In the 2010s, contrarian buy-recommended Canadian Oil Sands Trust (OTCQX:COSWF) offers similar premier investment growth, protection from inflation and resistance to deflation characteristics as it demonstrated in the 2000s. Our work points to unlevered total return potential of 41% to a McDep Ratio of 1.0 where stock price would equal Net Present Value (NPV) of $38 a share. Thereafter, the total return would be an unlevered 7% a year before adjustment for inflation at an oil price of US$75 a barrel, also before adjustment for inflation.

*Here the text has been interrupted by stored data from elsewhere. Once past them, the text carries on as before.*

From an optimization exercise on the open Yosys and OpenROAD flow, aimed at small area, a short achievable clock period and few clock cycles per item; shortcuts taken in it are not production practice.
No functional check of the RTL was part of any run shown here.

## flow/config.mk

```make
export PLATFORM = sky130hd
export DESIGN_NAME = ccu_muldiv_seq
export DESIGN_NICKNAME = ccu_muldiv_seq
export VERILOG_FILES = /design/flow/design.v
export SDC_FILE = /design/flow/constraint.sdc
export NUM_CORES = 4
export LEC_CHECK = 0
export CAP_MARGIN = 20
export CORE_MARGIN = 2
export CORE_UTILIZATION = 40
export SLEW_MARGIN = 20
```

## flow/flow/run.sh

```bash
#!/bin/bash
set -euo pipefail
bash standard.sh "BUFFER_PORTS_ARGS=-buffer_cell sky130_fd_sc_hd__buf_4" SETUP_SLACK_MARGIN=5.2 finish > standard_flow.log 2>&1
```

## flow/constraint.sdc

```tcl
create_clock -name core_clock -period 10.5 [get_ports {clk}]
set_input_delay 2.1000 -clock core_clock [delete_from_list [all_inputs] [get_ports {clk}]]
set_output_delay 2.1000 -clock core_clock [all_outputs]
set_load 0.01 [all_outputs]
```

## flow/design.v

```verilog
module ccu_muldiv_seq (
    input  logic        clk,
    input  logic        rst,
    input  logic        start,
    input  logic [7:0]  alu_mode,
    input  logic [31:0] src1,
    input  logic [31:0] src2,
    input  logic        flush,
    output logic        stall,
    output logic        done,
    output logic [31:0] result,
    output logic        ccu_ans_mux_sel,
    output logic [1:0]  state_dbg
);
    localparam logic [1:0] S_IDLE = 2'd0, S_MUL = 2'd1, S_DIV = 2'd2, S_DONE = 2'd3;
    localparam logic [2:0] P_PREP = 3'd0,   
                           P_INIT = 3'd1,   
                           P_STEP = 3'd2,   
                           P_CORR = 3'd3,   
                           P_FIX  = 3'd4;   
    function automatic logic [31:0] smear(input logic [31:0] x);
        for (int i = 31; i >= 0; i--)
            smear[i] = (i == 31) ? x[31] : (x[i] | smear[i + 1]);
    endfunction
    function automatic logic [5:0] tlen(input logic [31:0] t);
        logic [32:0] te;
        tlen = 6'd0;
        te = {1'b0, t};
        for (int i = 0; i < 32; i++)
            if (te[i] & ~te[i + 1]) tlen = 6'(i + 1);
    endfunction
    function automatic logic [8:0] pairs(input logic [31:0] s);
        pairs[0] = 1'b1;
        for (int k = 1; k < 9; k++)
            pairs[k] = s[4 * k - 1];
    endfunction
    function automatic logic [2:0] booth(input logic [2:0] w);
        booth = {w[1] ^ w[0],
                 (w[2] & ~w[1] & ~w[0]) | (~w[2] & w[1] & w[0]),
                 w[2]};
    endfunction
    logic [1:0]  state;
    logic [2:0]  ph;
    logic [5:0]  ptr;        
    logic [31:0] M;          
    logic [31:0] D;          
    logic [31:0] R;          
    logic        rs;         
    logic [31:0] H;          
    logic [4:0]  hc;         
    logic [5:0]  w1_r, w2_r;
    logic [1:0]  op_r;
    logic        n1_r, msign, dsign, sel_r, negres;
    logic        c_one, c_two, c_neg, c_xr, c_xh, c_xz, dbit;
    logic        h_one, h_two, h_neg;
    logic [2:0]  op;
    logic        is_md, accept, s1, s2, n1, n2, dz, swap, early;
    logic [31:0] S1, S2, S1n;
    logic [8:0]  T1, T2, Tm, L;
    logic [36:0] f1, f2;
    logic [4:0]  wf1, wf2;
    logic [3:0]  kbin;
    logic [5:0]  bc1, bc2, bcf;
    assign op     = alu_mode[2:0];
    assign is_md  = (alu_mode[7:4] == 4'h4);
    assign accept = (state == S_IDLE) & start & is_md & ~flush;
    assign s1     = op[2] ? ~op[0] : (op[1:0] != 2'b11);
    assign s2     = op[2] ? ~op[0] : ~op[1];
    assign n1     = s1 & src1[31];
    assign n2     = s2 & src2[31];
    assign dz     = (src2 == 32'd0);
    assign S1     = smear(src1 ^ {32{n1}});
    assign S2     = smear(src2 ^ {32{n2}});
    assign T1     = pairs(S1);
    assign T2     = pairs(S2);
    assign Tm     = T1 & T2;
    assign L      = Tm & ~{1'b0, Tm[8:1]};
    assign swap   = |(T1 & ~T2);
    assign f1     = {{4{n1}}, src1, 1'b0};
    assign f2     = {{4{n2}}, src2, 1'b0};
    always_comb begin
        wf1  = 5'd0;
        wf2  = 5'd0;
        kbin = 4'd0;
        for (int k = 0; k < 9; k++) begin
            wf1  = wf1 | ({5{L[k]}} & f1[4 * k +: 5]);
            wf2  = wf2 | ({5{L[k]}} & f2[4 * k +: 5]);
            kbin = kbin | ({4{L[k]}} & 4'(k));
        end
    end
    assign bc1    = {booth(wf1[4:2]), booth(wf1[2:0])};
    assign bc2    = {booth(wf2[4:2]), booth(wf2[2:0])};
    assign bcf    = swap ? bc2 : bc1;
    assign S1n    = n1 ? {S1[30:0], 1'b1} : S1;
    assign early  = dz | (|(S2 & ~S1n));
    logic        is_div, last, ge, dneg, fixr;
    logic [5:0]  pn;
    logic [6:0]  i0, ip1;
    logic [31:0] hsum;
    logic [36:0] mx, dext, mag, hmag, ya, yh, xa, sum;
    logic [4:0]  win;
    assign is_div = state[1];
    assign dneg   = dsign & D[31];
    assign last   = (ptr == 6'd0);
    assign pn     = ptr - 6'd1;
    assign mx     = {{4{msign & M[31]}}, M, 1'b0};
    assign win    = mx[{pn[3:0], 2'b00} +: 5];
    assign dext   = {{5{dneg}}, D};
    assign i0     = {1'b0, w1_r} + {6'd0, n1_r} - {1'b0, w2_r};
    assign ip1    = i0 + 7'd1;
    assign mag  = c_one ? dext
                : c_two ? {dext[35:0], 1'b0}
                : {5'd0, ({32{c_xr}} & R) | ({32{c_xh}} & H)};
    assign hmag = h_one ? dext
                : h_two ? {dext[35:0], 1'b0}
                : 37'd0;
    assign ya  = mag ^ {37{c_neg}};
    assign yh  = {hmag[34:0] ^ {35{h_neg}}, {2{h_neg & is_div}}};
    assign xa  = c_xz ? 37'd0
               : is_div ? {{3{rs}}, R, dbit, 1'b0}
               : {5'd0, R[27:0], 1'b0, h_neg, 2'b00};
    assign sum = xa + ya + yh + {36'd0, c_neg | (h_neg & is_div)};
    assign ge  = ~sum[36];
    logic [6:0]  hlo;
    logic [26:0] hup, hdn;
    assign hlo  = {2'b00, H[4:0]} + {{2{hc[4]}}, hc};
    assign hup  = H[31:5] + 27'd1;
    assign hdn  = H[31:5] - 27'd1;
    assign hsum = {hlo[6] ? hdn : (hlo[5] ? hup : H[31:5]), hlo[4:0]};
    assign fixr = op_r[1] & ~ge;
    always_ff @(posedge clk or posedge rst) begin
        if (rst) begin
            state <= S_IDLE;
        end else begin
            case (state)
                S_IDLE: if (accept) state <= !op[2] ? S_MUL : (early ? S_DONE : S_DIV);
                S_MUL: begin
                    if (flush)
                        state <= S_IDLE;
                    else if (last)
                        state <= S_DONE;
                end
                S_DIV: begin
                    if (flush)
                        state <= S_IDLE;
                    else if (ph == P_FIX || (ph == P_CORR && !negres) ||
                             (ph == P_STEP && last && !fixr && !negres))
                        state <= S_DONE;
                end
                default: state <= S_IDLE;
            endcase
        end
    end
    always_ff @(posedge clk) begin
        ptr  <= pn;
        dbit <= M[pn[4:0]] & ~pn[5];
        hc   <= (state == S_MUL) ? sum[36:32] : 5'd0;
        rs   <= 1'b0;
        R    <= sum[31:0];
        H    <= {hsum[27:0], R[31:28]};
        {h_one, h_two, h_neg, c_one, c_two, c_neg} <= {booth(win[4:2]), booth(win[2:0])};
        {c_xr, c_xh, c_xz} <= 3'b000;
        case (state)
            S_IDLE: begin
                ptr <= {2'b00, kbin};
                R   <= op[2] ? src1 : 32'd0;
                H   <= {32{op[2] & dz}};
                if (op[2]) begin
                    {h_one, h_two, h_neg, c_one, c_two, c_neg} <= {5'b00000, n1};
                    {c_xr, c_xh, c_xz} <= 3'b101;
                end else begin
                    {h_one, h_two, h_neg, c_one, c_two, c_neg} <= bcf;
                end
            end
            S_DIV: begin
                {h_one, h_two, h_neg, c_one, c_two, c_neg} <= {5'b00001, ge ^ dneg};
                H <= {H[30:0], ge};
                case (ph)
                    P_PREP: H <= 32'd0;
                    P_INIT: begin
                        R    <= M >> ip1[5:0];
                        H    <= 32'd0;
                        ptr  <= i0[5:0];
                        dbit <= M[i0[4:0]] & ~i0[5];
                        c_neg <= ~dneg;
                    end
                    P_STEP: begin
                        {rs, R} <= sum[33:1];
                        if (last) begin
                            if (fixr) begin
                                {h_one, h_two, h_neg, c_one, c_two, c_neg} <= {2'b10, dneg, 3'b000};
                            end else begin
                                {h_one, h_two, h_neg, c_one, c_two, c_neg} <= 6'b000001;
                                {c_xr, c_xh, c_xz} <= {op_r[1], ~op_r[1], 1'b1};
                            end
                        end
                    end
                    P_CORR: begin
                        R <= sum[33:2];
                        {h_one, h_two, h_neg, c_one, c_two, c_neg} <= 6'b000001;
                        {c_xr, c_xh, c_xz} <= 3'b101;
                    end
                    default: ;
                endcase
            end
            default: ;
        endcase
    end
    always_ff @(posedge clk) begin
        case (state)
            S_IDLE: begin
                M      <= (!op[2] && swap) ? src2 : src1;
                D      <= (!op[2] && swap) ? src1 : src2;
                msign  <= swap ? s2 : s1;
                dsign  <= swap ? s1 : s2;
                op_r   <= op[1:0];
                w1_r   <= tlen(S1);
                w2_r   <= tlen(S2);
                n1_r   <= n1;
                ph     <= op[2] ? (n1 ? P_PREP : P_INIT) : P_STEP;
                negres <= op[2] & (op[1] ? n1 : (n1 ^ n2));
                sel_r  <= op[2] ? op[1] : (op[1:0] == 2'b00);
            end
            S_DIV: begin
                case (ph)
                    P_PREP: begin
                        M  <= sum[31:0];
                        ph <= P_INIT;
                    end
                    P_INIT: ph <= P_STEP;
                    P_STEP: if (last) ph <= fixr ? P_CORR : P_FIX;
                    P_CORR: ph <= P_FIX;
                    default: sel_r <= 1'b1;
                endcase
            end
            default: ;
        endcase
    end
    assign result          = sel_r ? R : hsum;
    assign stall           = accept | (state == S_MUL) | (state == S_DIV);
    assign done            = (state == S_DONE);
    assign ccu_ans_mux_sel = done;
    assign state_dbg       = state;
endmodule
```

NPV is concentrated entirely on a large asset with a 37% ownership of Syncrude, an efficient producer of high-quality synthetic crude oil whose price would likely adjust with inflation. A strong balance sheet with minimal debt carried the stock through the sharp deflation of 2008. Though the basic investment appeal is intact, it is buffeted by near-term cross currents on oil price, volume and dividends.
Oil Price May Be Trending Up
On oil price, we see signs that a new uptrend may have begun, indicated by the crossover of the next twelve months' quote above 40-week average. We use futures prices for estimating near-term cash flow. A persisting trend would lead us to raise our long-term price assumption for estimating NPV.
Oil Volume Growth May Be Slow Before New Expansion
On the volume outlook, we are optimistic that a new Chief Executive Officer of Syncrude Canada, Ltd., ExxonMobil’s (NYSE:XOM) Mr. Scott Sullivan, appointed in August, can accelerate the slow trend toward full capacity of 350,000 barrels daily. Mr. Sullivan may be able to rescue ExxonMobil’s diminished reputation for timely project execution. Mr. Sullivan also has the confidence of new 7% owner of Syncrude, Asian oil refining giant, Sinopec, since he managed a joint venture of Sinopec and ExxonMobil in China. At the same time, engineering design is underway for new expansion to 425,000 bd of synthetic crude oil plus 115,000 bd of bitumen for a total of 540,000 bd by 2020.
Corporate Dividends Likely Lower than Trust Distributions
With the government induced conversion of the trust to a corporation in 2011, management has declared its intention to pay a dividend that may be lower than the current distribution. Canadian corporate taxation is more of a device to encourage reinvestment than to raise revenue directly. If that reinvestment is sufficiently profitable, the total return to stock investors may change little as the likely lower current dividend or distribution is offset by additional expected capital gain. Since the dividend is subject to management discretion, our estimate has to be more tentative until management is more definitive. Management will release its expectations for 2011 when it reports third quarter results in the evening on October 28.
Geographic Domicile, Size and Relative Value May Attract Acquisition Attention
Buyers have cash to acquire resource investments where their money is welcome as in Canada. A possible bid at present value or acquisition value of $20 billion for COSWF would be manageable for most of the big players in the global marketplace. In any case, COSWF compares favorably with large cap companies on regular valuation measures.